= Problem to work on =
Print the records exactly. Every mark must remain.

(Saved entries)

##########

File: src/rtl/cfcr_parser.sv
// per-byte frame parser: sync hunt, header, payload, crc check and command state
// uses cfcr_pkg
module cfcr_parser
  import cfcr_pkg::*;
#(
  parameter int BURST_BYTES = BURST_BYTES_DEF
) (
  input  logic       clk,
  input  logic       rst_n,
  input  logic       en,
  input  logic [7:0] in_byte,
  input  logic       in_last,
  input  cfg_t       cfg,
  output result_t    res
);

  localparam int CntW = $clog2(BURST_BYTES + 1);

  logic [23:0]        window_r, window_nxt;
  logic [1:0]         fill_r, fill_nxt;
  phase_t             phase_r, phase_nxt;
  logic [CntW-1:0]    cnt_r, cnt_nxt;
  logic [7:0]         kind_r, kind_nxt;
  logic [7:0]         len_r, len_nxt;
  logic [7:0]         seen_r, seen_nxt;
  logic [7:0]         crc_r, crc_nxt;
  logic [31:0]        head_r, head_nxt;
  logic signed [15:0] left_r, left_nxt;
  logic signed [15:0] right_r, right_nxt;
  logic               estop_r, estop_nxt;

  logic [7:0] crc_upd;
  logic       hit;
  event_t     code;
  logic [7:0] ftype;

  assign crc_upd = crc8_step(crc_r, in_byte);

  always_comb begin
    window_nxt = window_r;
    fill_nxt   = fill_r;
    phase_nxt  = phase_r;
    cnt_nxt    = cnt_r;
    kind_nxt   = kind_r;
    len_nxt    = len_r;
    seen_nxt   = seen_r;
    crc_nxt    = crc_r;
    head_nxt   = head_r;
    left_nxt   = left_r;
    right_nxt  = right_r;
    estop_nxt  = estop_r;
    hit        = 1'b0;
    code       = EV_OTHER_TYPE;
    ftype      = kind_r;

    if (cnt_r < CntW'(BURST_BYTES)) begin
      cnt_nxt = cnt_r + 1'b1;
      unique case (phase_r)
        PH_HUNT: begin
          window_nxt = {window_r[15:0], in_byte};
          if (fill_r != 2'd3) begin
            fill_nxt = fill_r + 1'b1;
          end
          if (fill_nxt == 2'd3 &&
              window_nxt == {cfg.sync_first, cfg.sync_second, cfg.sync_third}) begin
            phase_nxt = PH_TYPE;
            crc_nxt   = CRC_INIT;
            head_nxt  = '0;
            seen_nxt  = '0;
          end
        end
        PH_TYPE: begin
          kind_nxt  = in_byte;
          crc_nxt   = crc_upd;
          phase_nxt = PH_LEN;
        end
        PH_LEN: begin
          len_nxt = in_byte;
          crc_nxt = crc_upd;
          if (in_byte > cfg.max_len) begin
            phase_nxt = PH_DONE;
            hit       = 1'b1;
            code      = EV_LEN_TOO_BIG;
          end else if (in_byte == 8'd0) begin
            phase_nxt = PH_CRC;
          end else begin
            phase_nxt = PH_PAYLOAD;
          end
        end
        PH_PAYLOAD: begin
          crc_nxt = crc_upd;
          if (seen_r < 8'd4) begin
            head_nxt[{seen_r[1:0], 3'b000} +: 8] = head_r[{seen_r[1:0], 3'b000} +: 8] | in_byte;
          end
          seen_nxt = seen_r + 1'b1;
          if (seen_nxt >= len_r) begin
            phase_nxt = PH_CRC;
          end
        end
        PH_CRC: begin
          phase_nxt = PH_DONE;
          hit       = 1'b1;
          // type codes may overlap: control wins, then heartbeat, then estop
          priority if (in_byte != crc_r) begin
            code = EV_CRC_ERROR;
          end else if (kind_r == cfg.type_control) begin
            if (len_r != cfg.control_len || estop_r) begin
              code = EV_CTRL_IGNORED;
            end else begin
              code      = EV_CTRL_APPLIED;
              left_nxt  = head_r[15:0];
              right_nxt = head_r[31:16];
            end
          end else if (kind_r == cfg.type_heartbeat) begin
            code = EV_HEARTBEAT;
          end else if (kind_r == cfg.type_estop) begin
            code      = EV_ESTOP;
            estop_nxt = 1'b1;
            left_nxt  = '0;
            right_nxt = '0;
          end else begin
            code = EV_OTHER_TYPE;
          end
        end
        default: begin
        end
      endcase
    end

    if (in_last) begin
      // burst ended inside a frame
      if (!hit && phase_nxt != PH_HUNT && phase_nxt != PH_DONE) begin
        hit   = 1'b1;
        code  = EV_TRUNCATED;
        ftype = (phase_nxt == PH_TYPE) ? 8'd0 : kind_nxt;
      end
      window_nxt = '0;
      fill_nxt   = '0;
      phase_nxt  = PH_HUNT;
      cnt_nxt    = '0;
      kind_nxt   = '0;
      len_nxt    = '0;
      seen_nxt   = '0;
      crc_nxt    = '0;
      head_nxt   = '0;
    end

    res.valid        = hit;
    res.code         = code;
    res.frame_type   = ftype;
    res.target_left  = left_nxt;
    res.target_right = right_nxt;
    res.estop        = estop_nxt;
  end

  always_ff @(posedge clk) begin
    if (!rst_n) begin
      window_r <= '0;
      fill_r   <= '0;
      phase_r  <= PH_HUNT;
      cnt_r    <= '0;
      kind_r   <= '0;
      len_r    <= '0;
      seen_r   <= '0;
      crc_r    <= '0;
      head_r   <= '0;
      left_r   <= '0;
      right_r  <= '0;
      estop_r  <= 1'b0;
    end else if (en) begin
      window_r <= window_nxt;
      fill_r   <= fill_nxt;
      phase_r  <= phase_nxt;
      cnt_r    <= cnt_nxt;
      kind_r   <= kind_nxt;
      len_r    <= len_nxt;
      seen_r   <= seen_nxt;
      crc_r    <= crc_nxt;
      head_r   <= head_nxt;
      left_r   <= left_nxt;
      right_r  <= right_nxt;
      estop_r  <= estop_nxt;
    end
  end

endmodule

##########

= Result for this task =
File: src/rtl/cfcr_parser.sv
// per-byte frame parser: sync hunt, header, payload, crc check and command state
// uses cfcr_pkg
module cfcr_parser
  import cfcr_pkg::*;
#(
  parameter int BURST_BYTES = BURST_BYTES_DEF
) (
  input  logic       clk,
  input  logic       rst_n,
  input  logic       en,
  input  logic [7:0] in_byte,
  input  logic       in_last,
  input  cfg_t       cfg,
  output result_t    res
);

  localparam int CntW = $clog2(BURST_BYTES + 1);

  logic [23:0]        window_r, window_nxt;
  logic [1:0]         fill_r, fill_nxt;
  phase_t             phase_r, phase_nxt;
  logic [CntW-1:0]    cnt_r, cnt_nxt;
  logic [7:0]         kind_r, kind_nxt;
  logic [7:0]         len_r, len_nxt;
  logic [7:0]         seen_r, seen_nxt;
  logic [7:0]         crc_r, crc_nxt;
  logic [31:0]        head_r, head_nxt;
  logic signed [15:0] left_r, left_nxt;
  logic signed [15:0] right_r, right_nxt;
  logic               estop_r, estop_nxt;

  logic [7:0] crc_upd;
  logic       hit;
  event_t     code;
  logic [7:0] ftype;

  assign crc_upd = crc8_step(crc_r, in_byte);

  always_comb begin
    window_nxt = window_r;
    fill_nxt   = fill_r;
    phase_nxt  = phase_r;
    cnt_nxt    = cnt_r;
    kind_nxt   = kind_r;
    len_nxt    = len_r;
    seen_nxt   = seen_r;
    crc_nxt    = crc_r;
    head_nxt   = head_r;
    left_nxt   = left_r;
    right_nxt  = right_r;
    estop_nxt  = estop_r;
    hit        = 1'b0;
    code       = EV_OTHER_TYPE;
    ftype      = kind_r;

    if (cnt_r < CntW'(BURST_BYTES)) begin
      cnt_nxt = cnt_r + 1'b1;
      unique case (phase_r)
        PH_HUNT: begin
          window_nxt = {window_r[15:0], in_byte};
          if (fill_r != 2'd3) begin
            fill_nxt = fill_r + 1'b1;
          end
          if (fill_nxt == 2'd3 &&
              window_nxt == {cfg.sync_first, cfg.sync_second, cfg.sync_third}) begin
            phase_nxt = PH_TYPE;
            crc_nxt   = CRC_INIT;
            head_nxt  = '0;
            seen_nxt  = '0;
          end
        end
        PH_TYPE: begin
          kind_nxt  = in_byte;
          crc_nxt   = crc_upd;
          phase_nxt = PH_LEN;
        end
        PH_LEN: begin
          len_nxt = in_byte;
          crc_nxt = crc_upd;
          if (in_byte > cfg.max_len) begin
            phase_nxt = PH_DONE;
            hit       = 1'b1;
            code      = EV_LEN_TOO_BIG;
          end else if (in_byte == 8'd0) begin
            phase_nxt = PH_CRC;
          end else begin
            phase_nxt = PH_PAYLOAD;
          end
        end
        PH_PAYLOAD: begin
          crc_nxt = crc_upd;
          if (seen_r < 8'd4) begin
            head_nxt[{seen_r[1:0], 3'b000} +: 8] = head_r[{seen_r[1:0], 3'b000} +: 8] | in_byte;
          end
          seen_nxt = seen_r + 1'b1;
          if (seen_nxt >= len_r) begin
            phase_nxt = PH_CRC;
          end
        end
        PH_CRC: begin
          phase_nxt = PH_DONE;
          hit       = 1'b1;
          // type codes may overlap: control wins, then heartbeat, then estop
          priority if (in_byte != crc_r) begin
            code = EV_CRC_ERROR;
          end else if (kind_r == cfg.type_control) begin
            if (len_r != cfg.control_len || estop_r) begin
              code = EV_CTRL_IGNORED;
            end else begin
              code      = EV_CTRL_APPLIED;
              left_nxt  = head_r[15:0];
              right_nxt = head_r[31:16];
            end
          end else if (kind_r == cfg.type_heartbeat) begin
            code = EV_HEARTBEAT;
          end else if (kind_r == cfg.type_estop) begin
            code      = EV_ESTOP;
            estop_nxt = 1'b1;
            left_nxt  = '0;
            right_nxt = '0;
          end else begin
            code = EV_OTHER_TYPE;
          end
        end
        default: begin
        end
      endcase
    end

    if (in_last) begin
      // burst ended inside a frame
      if (!hit && phase_nxt != PH_HUNT && phase_nxt != PH_DONE) begin
        hit   = 1'b1;
        code  = EV_TRUNCATED;
        ftype = (phase_nxt == PH_TYPE) ? 8'd0 : kind_nxt;
      end
      window_nxt = '0;
      fill_nxt   = '0;
      phase_nxt  = PH_HUNT;
      cnt_nxt    = '0;
      kind_nxt   = '0;
      len_nxt    = '0;
      seen_nxt   = '0;
      crc_nxt    = '0;
      head_nxt   = '0;
    end

    res.valid        = hit;
    res.code         = code;
    res.frame_type   = ftype;
    res.target_left  = left_nxt;
    res.target_right = right_nxt;
    res.estop        = estop_nxt;
  end

  always_ff @(posedge clk) begin
    if (!rst_n) begin
      window_r <= '0;
      fill_r   <= '0;
      phase_r  <= PH_HUNT;
      cnt_r    <= '0;
      kind_r   <= '0;
      len_r    <= '0;
      seen_r   <= '0;
      crc_r    <= '0;
      head_r   <= '0;
      left_r   <= '0;
      right_r  <= '0;
      estop_r  <= 1'b0;
    end else if (en) begin
      window_r <= window_nxt;
      fill_r   <= fill_nxt;
      phase_r  <= phase_nxt;
      cnt_r    <= cnt_nxt;
      kind_r   <= kind_nxt;
      len_r    <= len_nxt;
      seen_r   <= seen_nxt;
      crc_r    <= crc_nxt;
      head_r   <= head_nxt;
      left_r   <= left_nxt;
      right_r  <= right_nxt;
      estop_r  <= estop_nxt;
    end
  end

endmodule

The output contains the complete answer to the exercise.